This week we are examining how to effectively use color to enhance the communication of the data. First, we will examine some time series data from the Broadway attendance data set. I chose four of the most popular shows, “Wicked”, “Lion King”, “Mamma Mia!”, and “The Phantom Of The Opera”, and plotted their weekly attendance as a percentage of the total capacity for the years 2012-2015.

We can see that in each of the years “Wicked” had busier periods in the summer and over the Christmas holidays. The color palette used is the default one in ggplot2.

For “Phantom of the Opera” we see a similar trend, with the summer drawing the most consistent crowds, and an even more precipitous spike in attendance over the Christmas holidays. The color palette used is “YlOrRd”. It is somewhat more difficult to differentiate between years, so I would not recommend using this one.

“Mamma Mia!” shows the same Christmas attendance jump, but less of the summer rise, with the exception of the last year it ran, 2015. The color pallet used is “RdYlBl”, which does a pretty good job of setting the years apart.

Finally, “The Lion King” uses the “Dark2” color palette, which is not as effective as the default palette and the “RdYlBl” palette, as it is difficult to tell the colors representing 2013 and 2015 apart. In addition, I realized when making this graph that it appears the attendance in the spring and fall have very dramatic drop-offs, but in reality the graph uses a different y-axis scale.
When a similar scale is used, we can see that the “Lion King” actually had by far the highest average capacity throughout the year, with the majority of shows sold out or very close to selling out.
Overall, I appreciate the default color palette in ggplot due to the ease of telling apart different categories by their color. In general, it seems choosing color spectrums such as the “YlOrRd” isn’t as effective in allowing the reader to differentiate categories.
Now we are going to examine color in the use of a contour plot.
Below is similar data in a contour plot, graphed with different color palettes.
The palettes I tried that did not have a gradient to them I found to be ineffective. In this data the color is representing the density of the distribution, so it should enhance the reader’s ability to interpret the graph. Trying palettes such as “Dark2” or “Spectral” did not yield effective graphs, as the different colors were not assigned to densities in any logical manner.

I found the “Grey” option to do a good job representing the levels of density. I tried inverting the gradient, but found the edges to be hard to distinguish from the grid. The benefit of this palette is that it is easy to reproduce on black and white printing.

My favorite palette I found was the “RdBu” palette. There is something natural about having red represent the “hottest”, or in this case, densest, areas of the distribution. In some ways, this choice of color functions like a heat map. The colors help communicate the rising levels of density to the reader of the graph.

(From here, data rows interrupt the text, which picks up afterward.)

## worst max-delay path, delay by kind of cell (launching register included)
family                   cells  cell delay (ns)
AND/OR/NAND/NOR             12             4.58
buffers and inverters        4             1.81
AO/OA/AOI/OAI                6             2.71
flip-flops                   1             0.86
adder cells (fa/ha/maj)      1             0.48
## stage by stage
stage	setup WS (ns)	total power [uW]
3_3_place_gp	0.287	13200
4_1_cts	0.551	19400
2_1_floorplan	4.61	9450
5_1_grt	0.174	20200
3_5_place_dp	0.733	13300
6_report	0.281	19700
This design comes from an exercise in tuning for small area and few clock cycles on the open sky130 flow, not from production work. Only simulation tests tie the RTL to the original design; equivalence was not proved. The clock port is modelled as an ideal driver; clocking choices that lean on that would not hold on a real chip.

==> flow/design.v (excerpt) <==
module dr1363_encoder (
    input  wire        clk,
    input  wire        rst,         
    input  wire        cmd_valid,
    output wire        cmd_ready,
    input  wire [7:0]  cmd_addr,
    input  wire [7:0]  cmd_cid1,
    input  wire [7:0]  cmd_cid2,
    input  wire [11:0] cmd_len,
    input  wire        info_valid,
    output wire        info_ready,
    input  wire [7:0]  info_data,
    output wire        out_valid,
    input  wire        out_ready,
    output reg  [7:0]  out_data,
    output wire        out_last,
    output reg         res_valid,
    output wire [7:0]  res_code,
    output wire [7:0]  res_info
);
    localparam [1:0] P_HDR   = 2'd0;    
    localparam [1:0] P_INFO  = 2'd1;    
    localparam [1:0] P_TAIL  = 2'd2;    
    localparam [1:0] P_DRAIN = 2'd3;    
    reg [1:0]  phase;
    reg [3:0]  pos;
    reg [7:0]  addr, cid1, cid2;    
    reg [11:0] len;
    reg [15:0] nsum;                
    reg        res_bad;
    wire in_hdr   = (phase == P_HDR);
    wire in_info  = (phase == P_INFO);
    wire in_tail  = (phase == P_TAIL);
    wire in_drain = (phase == P_DRAIN);
    wire idle     = in_hdr && (pos == 4'd0);
    wire hdr_end  = in_hdr && (pos == 4'd13);
  ...
Size: ~400 cells after synthesis, about 0.0042 mm² of cells after synthesis.
clock: 8.0 ns
lec_check: 0
cap_margin: 20
core_margin: 2
core_utilization: 40
cts_buf_list: sky130_fd_sc_hd__clkbuf_4
cts_cluster_diameter: 150
cts_cluster_size: 40
place_density: 0.6
slew_margin: 20
run.sh (not shown) runs the stock make flow with config.mk's settings and CLKGATE_MAP_FILE= SYNTH_SCRIPT=/design/flow/synth_recipe.tcl, a recipe that flattens the netlist after the stock synthesis.
The first run finished with timing, DRC and antenna clean.
Testbench counts at the start, summed over its fixed seeds: cycles 175,333.
Rerun with:
==> flow/flow/run.sh (new file) <==
#!/bin/bash
# The standard layout, with small port buffers and no dummy clock loads.
set -euo pipefail
here=$(pwd)
bash standard.sh finish \
  "BUFFER_PORTS_ARGS=-buffer_cell sky130_fd_sc_hd__buf_1" \
  "CTS_ARGS=-sink_clustering_enable -repair_clock_nets -dont_use_dummy_load" \
  > "$here/flow_make.log" 2>&1
==> flow/standard.sh (new file) <==
#!/bin/bash
# synth_recipe.tcl (not shown) runs the flow's synth.tcl, then flattens the netlist and writes it again
# the make line also repeats each setting of config.mk as NAME=value (left out here)
make -C /OpenROAD-flow-scripts/flow DESIGN_CONFIG=/design/flow/config.mk WORK_HOME=/design/flow/orfs CLKGATE_MAP_FILE= SYNTH_SCRIPT=/design/flow/synth_recipe.tcl "${@:-finish}"
--- a/flow/config.mk
+++ b/flow/config.mk
@@ -10,5 +10,2 @@
 export CORE_UTILIZATION = 40
-export CTS_BUF_LIST = sky130_fd_sc_hd__clkbuf_4
-export CTS_CLUSTER_DIAMETER = 150
-export CTS_CLUSTER_SIZE = 40
 export PLACE_DENSITY = 0.6
removed: flow/run.sh
Die area stays the same. Final area went down by a little under a tenth. Utilization went down by 3.7 points. Global-route usage went down by 0.36 points.

* * *

dr1363_encoder, a different RTL version from the one above (not shown whole).
For scale: roughly 400 cells after synthesis, ~78 I/O pins.
==> flow/config.mk <==
export PLATFORM = sky130hd
export DESIGN_NAME = dr1363_encoder
export DESIGN_NICKNAME = dr1363_encoder
export VERILOG_FILES = /design/flow/design.v
export SDC_FILE = /design/flow/constraint.sdc
export NUM_CORES = 4
export LEC_CHECK = 0
export CAP_MARGIN = 20
export CORE_MARGIN = 2
export CORE_UTILIZATION = 55
export PLACE_DENSITY = 0.6
export SLEW_MARGIN = 20
==> flow/constraint.sdc <==
create_clock -name core_clock -period 8.0 [get_ports {clk}]
set_input_delay 1.6000 -clock core_clock [delete_from_list [all_inputs] [get_ports {clk}]]
set_output_delay 1.6000 -clock core_clock [all_outputs]
set_load 0.01 [all_outputs]
standard.sh (not shown) runs the stock make flow with config.mk's settings and CLKGATE_MAP_FILE= SYNTH_SCRIPT=/design/flow/synth_recipe.tcl, a recipe that flattens the netlist after the stock synthesis.
==> flow/flow/run.sh <==
#!/bin/bash
# Standard synthesis, then the gates between the flip-flops re-mapped for area
# (flip-flops untouched); the standard layout with small port buffers, except
# that the clock tree is built by flow/cts.tcl (root buffer + four leaf
# buffers). Each tool's output goes to a log file here.
set -euo pipefail
W=$(pwd)
R=$W/orfs/results/$FLOW_PLATFORM/dr1363_encoder/base
LIB=$FLOW_HOME/platforms/$FLOW_PLATFORM/lib/sky130_fd_sc_hd__tt_025C_1v80.lib
YOSYS=$(dirname "$FLOW_HOME")/tools/install/yosys/bin/yosys
OPENROAD=$(dirname "$FLOW_HOME")/tools/install/OpenROAD/bin/openroad
[ -x "$OPENROAD" ] || OPENROAD=$(command -v openroad)
VARS=("BUFFER_PORTS_ARGS=-buffer_cell sky130_fd_sc_hd__buf_1" "SKIP_REPAIR_TIE_FANOUT=1" "GPL_TIMING_DRIVEN=0" "REMOVE_ABC_BUFFERS=1")

bash standard.sh "$R/1_2_yosys.v" > "$W/flow_synth.log" 2>&1
cp "$R/1_2_yosys.v" "$W/1_2_yosys_standard.v"

# flip-flop cells of the standard netlist
KEEP=$(grep -oE 'sky130_fd_sc_hd__[a-z0-9]*df[a-z0-9]*_[0-9]+' "$W/1_2_yosys_standard.v" | sort -u | tr '\n' ' ')
RS_LIB=$LIB RS_TOP=$FLOW_TOP RS_IN="$W/1_2_yosys_standard.v" RS_OUT="$W/1_2_yosys_resynth.v" \
RS_KEEP="$KEEP" RS_DONTUSE="$(tr '\n' ' ' < "$W/flow/dont_use.txt")" \
RS_SCRIPT="+strash;&get,-n;&deepsyn,-T,180,-S,1;&dch,-f;&nf,-R,1000;&put;topo;dnsize" \
  "$YOSYS" -c "$W/flow/resynth.tcl" > "$W/flow_resynth.log" 2>&1
cp "$W/1_2_yosys_resynth.v" "$R/1_2_yosys.v"
touch "$R/1_2_yosys.v"

bash standard.sh "$R/3_place.odb" "$R/3_place.sdc" "${VARS[@]}" > "$W/flow_place.log" 2>&1

RES=$R "$OPENROAD" -no_init -exit "$W/flow/cts.tcl" > "$W/flow_cts.log" 2>&1

bash standard.sh finish "${VARS[@]}" > "$W/flow_make.log" 2>&1
Other scripts of this flow, unchanged in this note and not shown: flow/flow/cts.tcl, flow/flow/dont_use.txt, flow/flow/resynth.tcl
Testbench counts at the start, summed over its fixed seeds: cycles 175,333.
Then changed:
--- a/flow/flow/run.sh
+++ b/flow/flow/run.sh
@@ -12,3 +12,3 @@
 [ -x "$OPENROAD" ] || OPENROAD=$(command -v openroad)
-VARS=("BUFFER_PORTS_ARGS=-buffer_cell sky130_fd_sc_hd__buf_1" "SKIP_REPAIR_TIE_FANOUT=1" "GPL_TIMING_DRIVEN=0" "REMOVE_ABC_BUFFERS=1")
+VARS=("BUFFER_PORTS_ARGS=-buffer_cell sky130_fd_sc_hd__buf_1" "SKIP_REPAIR_TIE_FANOUT=1")
 
=> Cell area rose by 0.38%. Die area does not change. Worst hold slack degrades by 3.8 ps.

==> port drivers added, routing unchanged <==
In the flow no input, the clock included, has a driving cell. The finished layouts below were timed again as built, in two steps.
Step 1: set_driving_cell puts a clkbuf_16 on clk and a buf_2 on each other input, an assumption about the parent block.
Step 2 times the ports against the registers' clock, not the clock port: input delays grow and output delays shrink by t, the midpoint of the rising clock arrivals with the driver on.
a / b / c = ideal / step 1 / step 2; a / b = the first two.
run | shift t [ns] | slack for setup (ns) | worst setup path at the end | cell pins on the clock port's net
the first run of note 1 | 0.437 | 0.360 / 0.360 / 0.360 | register to register | 1
the second run of note 1 | 0.365 | 0.447 / 0.447 / 0.447 | register to register | 1
the first run of note 2 | 0.414 | 1.686 / 1.686 / 1.686 | register to register | 1
the second run of note 2 | 0.396 | 1.878 / 1.878 / 1.878 | register to register | 1
After both steps every run listed still meets setup and hold.
This design comes from an exercise in tuning for small area, a short achievable clock period and few clock cycles on the open sky130 flow, not from production work.
Only simulation tests tie the RTL to the original design; equivalence was not proved.

===== flow/config.mk =====
export PLATFORM = sky130hd
export DESIGN_NAME = dsb1_pid
export DESIGN_NICKNAME = dsb1_pid
export VERILOG_FILES = /design/flow/design.v
export SDC_FILE = /design/flow/constraint.sdc
export NUM_CORES = 4
export LEC_CHECK = 0
export CAP_MARGIN = 20
export CORE_MARGIN = 2
export CORE_UTILIZATION = 40
export SLEW_MARGIN = 20

===== flow/constraint.sdc =====
create_clock -name core_clock -period 36.0 [get_ports {clk}]
set_input_delay 7.2000 -clock core_clock [delete_from_list [all_inputs] [get_ports {clk}]]
set_output_delay 7.2000 -clock core_clock [all_outputs]
set_load 0.01 [all_outputs]
From an optimization exercise on the open Yosys and OpenROAD flow, aimed at small area, a short achievable clock period and few clock cycles; shortcuts taken in it are not production practice.
The RTL was checked by simulation tests, not by an equivalence proof against the original design.
Power is estimated from default activity; no workload was simulated.

==> flow/design.v <==
module manchester_decoder #(
    parameter integer W           = 16,
    parameter integer NOISE_FLOOR = 64,
    parameter integer N_SAMPLES   = 260
) (
    input  wire          clk,
    input  wire          rst,
    input  wire          op_valid,
    output wire          op_ready,
    input  wire [W+3:0]  op_word,
    output reg           rsp_valid,
    output wire          rsp_ok,
    output wire [39:0]   rsp_data,
    output wire [1:0]    state,
    output wire          cap_en,
    output wire          trig_both,
    output wire          ctr_clear
);
    localparam [2:0] OP_START    = 3'd1;
    localparam [2:0] OP_EDGE     = 3'd2;
    localparam [2:0] OP_OVF      = 3'd3;
    localparam [2:0] OP_DECODE   = 3'd4;
    localparam [2:0] OP_GETSTATE = 3'd5;
    localparam [2:0] OP_GETFAC   = 3'd6;
    localparam [2:0] OP_GETUID   = 3'd7;
    localparam [1:0] S_INIT        = 2'd0;
    localparam [1:0] S_FIND_PERIOD = 2'd1;
    localparam [1:0] S_CAPTURE     = 2'd2;
    localparam [1:0] S_DONE        = 2'd3;
    localparam [2:0] RK_ZERO  = 3'd0;
    localparam [2:0] RK_STATE = 3'd1;
    localparam [2:0] RK_FAC   = 3'd2;
    localparam [2:0] RK_UID   = 3'd3;
    localparam [2:0] RK_DECOK = 3'd4;
    localparam [2:0] RK_FAIL  = 3'd6;    
    localparam [2:0] RK_NRDY  = 3'd7;    
    localparam [1:0] T_SEARCH = 2'd0;
    localparam [1:0] T_FRAME  = 2'd1;
    localparam [1:0] T_OFF    = 2'd2;
    localparam integer QN = 55;          
    wire [2:0]   op       = op_word[W+3:W+1];
    wire         level    = op_word[W];
    wire [W-1:0] interval = op_word[W-1:0];
    reg  [1:0]    state_q;
    reg           cap_en_q;
    reg           trig_both_q;
    reg           ready_q;       
    reg           clr_en;        
    reg           bwait;         
    reg  [8:0]    cnt;           
    reg  [W-1:0]  min_interval;  
    reg  [17:0]   b3;            
    reg  [2:0]    b5h;           
    reg           last;          
    reg           p_en_m0, p_en_p1, p_en_even, p_hq, p_sh;
    reg           p_level, p_tro, p_tre;
    reg  [QN-1:0] hq;            
    reg  [1:0]    alive;         
    reg  [1:0]    tst  [0:7];
    reg  [3:0]    trn  [0:7];    
    reg  [2:0]    tcl  [0:7];    
    reg           racc [0:7];
    reg  [3:0]    cacc [0:7];
    reg           wvalid;
    reg  [2:0]    widx;
    reg  [39:0]   wdata;
    reg  [7:0]    facility;
    reg  [31:0]   uid;
    reg  [2:0]    rk;
    assign op_ready  = ready_q;
    assign state     = state_q;
    assign cap_en    = cap_en_q;
    assign trig_both = trig_both_q;
    wire accept   = op_valid && ready_q;
    assign ctr_clear = op_valid && clr_en && (op == OP_EDGE);
    wire r_dec = (rk == RK_DECOK);
    wire r_uid = r_dec || (rk == RK_UID);
    assign rsp_ok = !(rk[2] && rk[1]);
    assign rsp_data[39:32] = r_dec ? facility : 8'd0;
    assign rsp_data[31:8]  = r_uid ? uid[31:8] : 24'd0;
    assign rsp_data[7:2]   = r_uid ? uid[7:2] : (rk == RK_FAC) ? facility[7:2] : 6'd0;
    assign rsp_data[1:0]   = r_uid ? uid[1:0] : (rk == RK_FAC) ? facility[1:0] :
                             (rk == RK_STATE) ? state_q : (rk[2] && rk[1]) ? {1'b1, rk[0]} : 2'd0;
    wire [18:0] t3 = {1'b0, b3};
    wire [18:0] t5 = {b5h, min_interval};
    wire is_short = ({interval, 3'b111} >= t3) && ({interval, 3'b000} <= t5);
    wire is_long  = ({1'b0, interval, 2'b11} >= t3) && ({1'b0, interval, 2'b00} <= t5);
    wire noise    = (interval < NOISE_FLOOR);
    wire edge_ok   = accept && (op == OP_EDGE) && cap_en_q && !noise;
    wire valid_cap = edge_ok && (state_q == S_CAPTURE) && (is_short || is_long);
    wire two       = !is_short;
    wire s0_odd    = cnt[0];
    wire second    = two && (cnt != 9'd387);
    wire odd_pres  = s0_odd || second;
    wire even_pres = !s0_odd || second;
    wire trans1    = level ^ last;
    wire [8:0] cnt_o = cnt | 9'd1;
    wire en_m0   = odd_pres && (cnt_o <= 9'd383);
    wire en_p1   = odd_pres && (cnt_o >= 9'd131) && (cnt_o <= 9'd385);
    wire en_even = even_pres && (cnt != 9'd128) && (cnt <= 9'd384);
    wire [1:0] alive_n;
    assign alive_n[0] = alive[0] && !(p_en_m0 && !p_tro);
    assign alive_n[1] = alive[1] && !(p_en_even && !p_tre);
    reg [7:0] t_en, t_b;
    always @* begin
        t_en[0] = p_en_m0;   t_b[0] = p_level;
        t_en[1] = p_en_even; t_b[1] = !p_tre;
        t_en[2] = p_en_m0;   t_b[2] = !p_level;
        t_en[3] = p_en_even; t_b[3] = p_tre;
        t_en[4] = p_en_even; t_b[4] = p_level;
        t_en[5] = p_en_p1;   t_b[5] = !p_tro;
        t_en[6] = p_en_even; t_b[6] = !p_level;
        t_en[7] = p_en_p1;   t_b[7] = p_tro;
    end
    reg [7:0] cand;
    integer t;
    always @* begin
        for (t = 0; t < 8; t = t + 1)
            cand[t] = t_en[t] && (tst[t] == T_FRAME) && (trn[t] == 4'd10) &&
                      (tcl[t] == 3'd4) && !t_b[t] && (cacc[t] == 4'd0) && alive_n[t / 4];
    end
    reg [2:0] t_new;
    always @* begin
        t_new = 3'd7;
        for (t = 7; t >= 0; t = t - 1)
            if (cand[t]) t_new = t;
    end
    wire take = (|cand) && (!wvalid || (t_new < widx));
    wire n_off = t_new[2];
    wire n_inv = t_new[1];
    wire n_enc = t_new[0];
    wire selm  = !n_off || p_sh;      
    wire selp  = !n_off && p_sh;      
    wire pol   = n_inv ^ (n_off && !n_enc);
    reg [39:0] ndata;
    integer r, c, d;
    always @* begin
        for (r = 0; r < 10; r = r + 1)
            for (c = 0; c < 4; c = c + 1) begin
                d = 54 - 5 * r - c;
                ndata[39 - 4 * r - c] = pol ^ (n_enc ?
                    (selp ? (hq[d-2] ^ hq[d-1]) : (hq[d-1] ^ hq[d])) :
                    (selm ? hq[d-1] : hq[d]));
            end
    end
    wire [W-1:0] min_next = (interval < min_interval) ? interval : min_interval;
    wire end_fp = edge_ok && (state_q == S_FIND_PERIOD) && (cnt[6:0] == 7'd127);
    wire [18:0] m3 = {2'b00, min_interval, 1'b0} + {3'b000, min_interval};
    wire [18:0] m5 = {1'b0, min_interval, 2'b00} + {3'b000, min_interval};
    wire dec_now = accept && (op == OP_DECODE) && (state_q == S_DONE);
    always @(posedge clk) begin
        for (t = 0; t < 8; t = t + 1) begin
            if (bwait) begin
                tst[t] <= T_SEARCH;
                trn[t] <= 4'd0;
            end else if (t_en[t]) begin
                case (tst[t])
                T_SEARCH: begin
                    if (!t_b[t]) begin
                        trn[t] <= 4'd0;
                    end else if (trn[t] == 4'd8) begin
                        tst[t]  <= T_FRAME;
                        trn[t]  <= 4'd0;
                        tcl[t]  <= 3'd0;
                        racc[t] <= 1'b0;
                        cacc[t] <= 4'd0;
                    end else begin
                        trn[t] <= trn[t] + 4'd1;
                    end
                end
                T_FRAME: begin
                    if (tcl[t] != 3'd4) begin
                        racc[t] <= racc[t] ^ t_b[t];
                        cacc[t] <= {cacc[t][2:0], cacc[t][3] ^ t_b[t]};
                        tcl[t]  <= tcl[t] + 3'd1;
                    end else if (trn[t] != 4'd10) begin
                        if (racc[t] ^ t_b[t])
                            tst[t] <= T_OFF;
                        racc[t] <= 1'b0;
                        tcl[t]  <= 3'd0;
                        trn[t]  <= trn[t] + 4'd1;
                    end else begin
                        tst[t] <= T_OFF;
                    end
                end
                default: ;
                endcase
            end
        end
        if (bwait) begin
            alive  <= 2'b11;
            wvalid <= 1'b0;
        end else begin
            alive <= alive_n;
            if (take) begin
                wvalid <= 1'b1;
                widx   <= t_new;
                wdata  <= ndata;
            end
        end
        if (p_hq)
            hq <= {hq[QN-2:0], p_level};
        p_en_m0   <= valid_cap && en_m0;
        p_en_p1   <= valid_cap && en_p1;
        p_en_even <= valid_cap && en_even;
        p_hq      <= valid_cap && odd_pres;
        p_sh      <= s0_odd;
        p_level   <= level;
        p_tro     <= s0_odd && trans1;
        p_tre     <= !s0_odd && trans1;
        if (valid_cap)
            last <= level;
        if (rst) begin
            state_q     <= S_INIT;
            cap_en_q    <= 1'b0;
            trig_both_q <= 1'b0;
            ready_q     <= 1'b1;
            clr_en      <= 1'b0;
            bwait       <= 1'b0;
            facility    <= 8'd0;
            uid         <= 32'd0;
            rsp_valid   <= 1'b0;
            p_en_m0     <= 1'b0;
            p_en_p1     <= 1'b0;
            p_en_even   <= 1'b0;
            p_hq        <= 1'b0;
        end else begin
            rsp_valid <= accept;
            bwait     <= 1'b0;
            ready_q   <= 1'b1;
            clr_en    <= cap_en_q;
            if (bwait) begin
                b3                 <= m3[17:0];
                {b5h, min_interval} <= m5;
                trig_both_q        <= 1'b1;
                state_q            <= S_CAPTURE;
                rsp_valid          <= 1'b1;
            end
            if (accept) begin
                rk <= RK_ZERO;
                case (op)
                OP_START: begin
                    state_q     <= S_INIT;
                    trig_both_q <= 1'b0;
                    cap_en_q    <= 1'b1;
                    clr_en      <= 1'b1;
                end
                OP_OVF: begin
                    if (cap_en_q)
                        state_q <= S_INIT;
                end
                OP_EDGE: begin
                    if (cap_en_q) begin
                        if (noise) begin
                            state_q <= S_INIT;
                        end else begin
                            case (state_q)
                            S_INIT: begin
                                cnt          <= 9'd0;
                                min_interval <= {W{1'b1}};
                                trig_both_q  <= 1'b0;
                                if (level)
                                    state_q <= S_FIND_PERIOD;
                            end
                            S_FIND_PERIOD: begin
                                min_interval <= min_next;
                                cnt          <= cnt + 9'd1;
                                if (cnt[6:0] == 7'd127) begin
                                    rsp_valid <= 1'b0;
                                    bwait     <= 1'b1;
                                    ready_q   <= 1'b0;
                                    clr_en    <= 1'b0;
                                end
                            end
                            S_CAPTURE: begin
                                if (!is_short && !is_long) begin
                                    state_q <= S_INIT;
                                end else begin
                                    cnt <= cnt + (two ? 9'd2 : 9'd1);
                                    if (cnt == 9'd387 || (two && cnt == 9'd386)) begin
                                        cap_en_q <= 1'b0;
                                        clr_en   <= 1'b0;
                                        state_q  <= S_DONE;
                                    end
                                end
                            end
                            default: ;
                            endcase
                        end
                    end
                end
                OP_DECODE: begin
                    if (state_q != S_DONE)
                        rk <= RK_NRDY;
                end
                OP_GETSTATE: rk <= RK_STATE;
                OP_GETFAC:   rk <= RK_FAC;
                OP_GETUID:   rk <= RK_UID;
                default: ;
                endcase
            end
            if (dec_now) begin
                if (wvalid && alive[widx[2]]) begin
                    facility <= wdata[39:32];
                    uid      <= wdata[31:0];
                    rk       <= RK_DECOK;
                end else begin
                    rk <= RK_FAIL;
                end
            end
        end
    end
endmodule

Finally, I tried the “RdYlGn” palette. I visually find this choice effective in highlighting the different and rising levels of density as we approach the center of the graph, but aesthetically I don’t appreciate this palette as much.
If I were using a palette in a paper or assignment where I was graphing similar contour plots I would choose either the “Grey” palette or the “RdBu” palette, as these have both aesthetically pleasing qualities and helpful visual logic.